Another local lawmaker, Assemblyman Rudy Salas, D-Bakersfield, offered a softer response.
"Every governor has the prerogative to choose who they best see fit to lead state agencies," he said. "In my district, working people are just trying to find good paying jobs to support their families. I hope that Governor Newsom listens to the facts and science when making these decisions, not the political pressures of the moment.”
On July 11, a coalition of consumer and environmental groups called Last Chance Alliance pointed to public filings showing a number of top DOGGR employees held substantial investments in oil companies.

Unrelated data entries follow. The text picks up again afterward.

$ cat src/logic/capture_pkg.sv
// Shared constants, register map and types of the input capture channel
package capture_pkg;

    // Register indices on the plain register port (word addresses)
    localparam logic [3:0] addr_control    = 4'h0;
    localparam logic [3:0] addr_fifo       = 4'h1;
    localparam logic [3:0] addr_status     = 4'h2;
    localparam logic [3:0] addr_irq_status = 4'h3;
    localparam logic [3:0] addr_irq_mask   = 4'h4;
    localparam logic [3:0] addr_route      = 4'h5;

    // Control register field positions
    localparam int ctl_mode_lsb   = 0;   // 3 bits
    localparam int ctl_src_lsb    = 3;   // 2 bits
    localparam int ctl_first_bit  = 5;
    localparam int ctl_ithr_lsb   = 6;   // 2 bits, count minus one
    localparam int ctl_enable_bit = 8;

    // Interrupt status bit positions
    localparam int irq_thresh_bit   = 0;
    localparam int irq_edge_bit     = 1;
    localparam int irq_overflow_bit = 2;
    localparam int irq_width        = 3;

    // Reset values
    localparam logic [31:0] control_reset  = 32'h0000_0000;
    localparam logic [3:0]  route_reset    = 4'h0;
    localparam logic [2:0]  irq_mask_reset = 3'h0;

    // Prescaler last counts, one below the span
    localparam logic [3:0] div4_last  = 4'h3;
    localparam logic [3:0] div16_last = 4'hf;

    typedef enum logic [2:0] {
        mode_off     = 3'h0,
        mode_falling = 3'h1,
        mode_rising  = 3'h2,
        mode_both    = 3'h3,
        mode_first   = 3'h4,
        mode_div4    = 3'h5,
        mode_div16   = 3'h6
    } capture_mode_t;

    typedef enum logic [1:0] {
        src_first  = 2'h0,
        src_second = 2'h1,
        src_cascade = 2'h2
    } time_src_t;

    typedef struct packed {
        logic [3:0]  addr;
        logic [31:0] wdata;
        logic        wr;
        logic        rd;
    } reg_req_t;

    typedef struct packed {
        logic [15:0] first;
        logic [15:0] second;
    } time_base_t;

endpackage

The group also took issue with the agency's longstanding practice of hiring from the ranks of California oil producers. In years past, DOGGR defended the practice as the only way to meet increased staffing requirements while also putting in place employees with a working knowledge of technical oilfield matters.

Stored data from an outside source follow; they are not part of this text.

### src/core/als_regs.vh
// register offsets, field positions, reset values and timing counts of the axis supervisor
// Function
// - ready dropping while drive enabled reports code C0 and stops axis.
// - ready check ignored for digital servo or auxiliary axis.
// - moving positive, actual position wraps from high bound to low bound.
// - moving negative, actual position wraps from low bound to high bound.
// - enabled travel limits: target above upper limit errors and inhibits motion.
// - enabled travel limits: target below lower limit errors and inhibits motion.
// - travel limits skip follower master motion and move-at-velocity commands.
// - one enable bit gates both travel limits; default disabled.
// - upper limit above high bound is replaced by high bound, code 17.
// - lower limit below low bound is replaced by low bound, code 17.
// - travel limits bypassed for jog when position valid is off.
// - auxiliary with limits: program and jog stop; velocity moves wrap at 32-bit extremes.
// - auxiliary without limits: commanded position wraps at travel limit values.
// - summed velocity over limit reports F2 and is clamped to limit.
// - unidirectional mode withholds commands of opposite direction.
// - digital servo: normal means counterclockwise positive, reverse clockwise.
// - analog servo: normal means A leads B positive, reverse B leads A.
// - digital absolute feedback reports battery alarms; incremental suppresses them.
// - direction reversal inserts the backlash compensation distance.
// - compensation added before positive move, removed on negative; default zero.
// - backlash compensation unavailable when follower loop enabled.
`ifndef ALS_REGS_VH
`define ALS_REGS_VH
// register byte offsets
`define ALS_CTRL_OFS 8'h00
`define ALS_HIPOS_OFS 8'h04
`define ALS_LOPOS_OFS 8'h08
`define ALS_HITRV_OFS 8'h0C
`define ALS_LOTRV_OFS 8'h10
`define ALS_VLIM_OFS 8'h14
`define ALS_BKLSH_OFS 8'h18
`define ALS_CMD_OFS 8'h1C
`define ALS_VEL_OFS 8'h20
`define ALS_STAT_OFS 8'h24
`define ALS_ACTPOS_OFS 8'h28
`define ALS_CMDPOS_OFS 8'h2C
`define ALS_SRVCMD_OFS 8'h30
// control field positions
`define ALS_CTL_RDYEN 0
`define ALS_CTL_DIGITAL 1
`define ALS_CTL_AUX 2
`define ALS_CTL_TRVEN 3
`define ALS_CTL_FOLLOW 4
`define ALS_CTL_POSONLY 5
`define ALS_CTL_NEGONLY 6
`define ALS_CTL_REVERSE 7
`define ALS_CTL_ABSFB 8
`define ALS_CTL_ENABLE 9
`define ALS_CTL_POSVALID 10
`define ALS_CTL_CLRERR 11
// command field: kind in bits 1:0
`define ALS_KIND_PROG 2'h0
`define ALS_KIND_JOG 2'h1
`define ALS_KIND_MAV 2'h2
`define ALS_KIND_MASTER 2'h3
// reset values
`define ALS_CTRL_RST 32'h00000000
`define ALS_HIPOS_RST 32'h007FFFFF
`define ALS_LOPOS_RST 32'hFF800000
`define ALS_HITRV_RST 32'h007FFFFF
`define ALS_LOTRV_RST 32'hFF800000
`define ALS_VLIM_RST 32'h000F4240
`define ALS_BKLSH_RST 32'h00000000
`define ALS_AUX_MAX 32'h7FFFFFFF
`define ALS_AUX_MIN 32'h80000000
// error codes
`define ALS_ERR_RDY 8'hC0
`define ALS_ERR_ADJ 8'h17
`define ALS_ERR_VEL 8'hF2
`define ALS_ERR_TRV 8'h20
// timing: 50 MHz clock, 2 ms sample, 1 s ready window
`define ALS_CLK_HZ 50000000
`define ALS_SAMPLE_US 2000
`define ALS_RDY_MS 1000
`define ALS_SAMPLE_CYC (`ALS_CLK_HZ / 1000000 * `ALS_SAMPLE_US)
`define ALS_RDY_CYC (`ALS_CLK_HZ / 1000 * `ALS_RDY_MS)
`endif

### src/core/als_sync.v
// two flip-flop synchroniser for pin inputs
`timescale 1ns/10ps
module als_sync #(
   parameter W = 1
) (
   input wire hclk,
   input wire hresetn,
   input wire [W-1:0] d,
   output reg [W-1:0] q
);
   reg [W-1:0] meta_r;
   // ======================================
   // two stages, first read only by second
   always @(posedge hclk or negedge hresetn) begin
      if (!hresetn) begin
         meta_r <= {W{1'b0}};
         q <= {W{1'b0}};
      end else begin
         meta_r <= d;
         q <= meta_r;
      end
   end
endmodule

Additionally, the coalition noted DOGGR approved 2,365 new petroleum well permits and 191 fracking permits between Jan. 1 and June 3. While the total well authorizations were up about 30 percent from a year earlier, the fracking permits more than doubled over the same period in 2018.
Fracking, also known as hydraulic fracturing, is a well-completion technique in which sand, water and a small concentration of sometimes toxic chemicals is pumped underground at high pressure to release oil and gas deposits. Environmentalists contend the practice risks harming groundwater and air quality.
In a news release, one of the coalition's members, Kyle Ferrar, western program coordinator for FracTracker, called for an end to California oil permitting, linking it to global climate change and reports drilling threatens the health of nearby residents.
"Given that Governor Newsom has expressed concerns over climate change and its impact on Californians' health and well-being, he would be wise to use this opportunity to lead his administration in reducing extractive oil and gas activities within the state, rather than continuing to grant permits," Ferrar wrote.